Jason told Troy he wouldn’t even know about the video if it weren’t for him, and besides, he had a right to know why Jenna was manipulating him. Troy scoffed at this line of reasoning, and then Jason bluffed. “You think Sully’s the only one with a camera phone? Jenna said following you was worthless unless we got proof.” He removed his phone from his pocket and held it under Troy’s nose. “Unless you want the entire Internet to see you crying like a child, Rakesh and I are coming along.”

Troy begrudgingly agreed after that, and Jason made a note to try blackmail again sometime.

And then they were in Troy’s car, barreling toward Brighton at fifteen miles above the speed limit. They picked up a pizza on the way, the hot cheese burning the roof of Jason’s mouth as he tore into it. Food kept the dizziness at bay, and filling his stomach provided a second wind.

“Who’s
we
?” he shouted over the B.o.B blasting from Troy’s speakers.

“What?” Troy answered.


We.
Jenna said ‘
we
needed your help’ in her text message. Who is she talking about?”

“I thought we agreed homegirl is crazy,” Rakesh said from the backseat. “She probably means Lacey. Or maybe she’s referring to an imaginary friend.”
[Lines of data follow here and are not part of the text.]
### config.mk
export PLATFORM = sky130hd
export DESIGN_NAME = trax_move_tx
export DESIGN_NICKNAME = d
export VERILOG_FILES = /design/src/rtl/trax_move_tx.sv
export SDC_FILE = /design/constraint.sdc
export NUM_CORES = 1
export LEC_CHECK = 0
export CAP_MARGIN = 10
export CORE_ASPECT_RATIO = 1.25
export CORE_UTILIZATION = 35
export DETAILED_ROUTE_END_ITERATION = 8
export PLACE_DENSITY_LB_ADDON = 0.1
export SYNTH_ARGS = -nofsm -noshare
export SYNTH_HDL_FRONTEND = slang
export SYNTH_SLANG_ARGS = --single-unit
export TNS_END_PERCENT = 100
### constraint.sdc
create_clock -name clk -period 2.4 [get_ports clk]
set_clock_uncertainty 0.2 [all_clocks]
set_input_delay 0.72 -clock clk [delete_from_list [all_inputs] [get_ports clk]]
set_output_delay 0.72 -clock clk [all_outputs]
set_load 0.01 [all_outputs]
===== config.mk =====
export PLATFORM = sky130hd
export DESIGN_NAME = decode_execute_ctrl_stage
export DESIGN_NICKNAME = d
export VERILOG_FILES = /design/src/rtl/decode_execute_ctrl_stage.sv
export SDC_FILE = /design/constraint.sdc
export NUM_CORES = 1
export LEC_CHECK = 0
export ABC_AREA = 0
export CORE_AREA = 2 2 41 50
export CTS_BUF_LIST = sky130_fd_sc_hd__clkbuf_8
export CTS_CLUSTER_SIZE = 24
export DETAILED_ROUTE_END_ITERATION = 8
export DIE_AREA = 0 0 43 52
export PLACE_DENSITY = 0.84
export SETUP_SLACK_MARGIN = 0.4
export SYNTH_ARGS = -nofsm -noshare
export SYNTH_HDL_FRONTEND = slang
export SYNTH_SLANG_ARGS = --single-unit

===== constraint.sdc =====
create_clock -name clk -period 3.3 [get_ports clk]
set_input_delay 0.66 -clock clk [delete_from_list [all_inputs] [get_ports clk]]
set_output_delay 0.66 -clock clk [all_outputs]
set_load 0.02 [all_outputs]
Jason chewed, hesitant to voice his theory lest Troy throw him out of the car. But it was coming together in his mind. Luke and Jenna made the perfect team. They knew everything there was to know about Lacey. They had access to her history, her photographs, even what she was wearing when her body was found. Luke had known about Lacey and Troy, so he’d murdered Lacey and framed her boyfriend to get revenge. Jenna was jealous that her best friend was secretly dating the guy she’d been after since they were in middle school.

But Jason kept running up against the fact that Jenna didn’t seem capable of violence. That wasn’t misguided affection for her talking; he sensed deep in his gut there was something they were all missing. Jason was convinced that piece would explain his involvement, because so far nothing else had even come close to helping him understand what Jenna and Luke wanted with him.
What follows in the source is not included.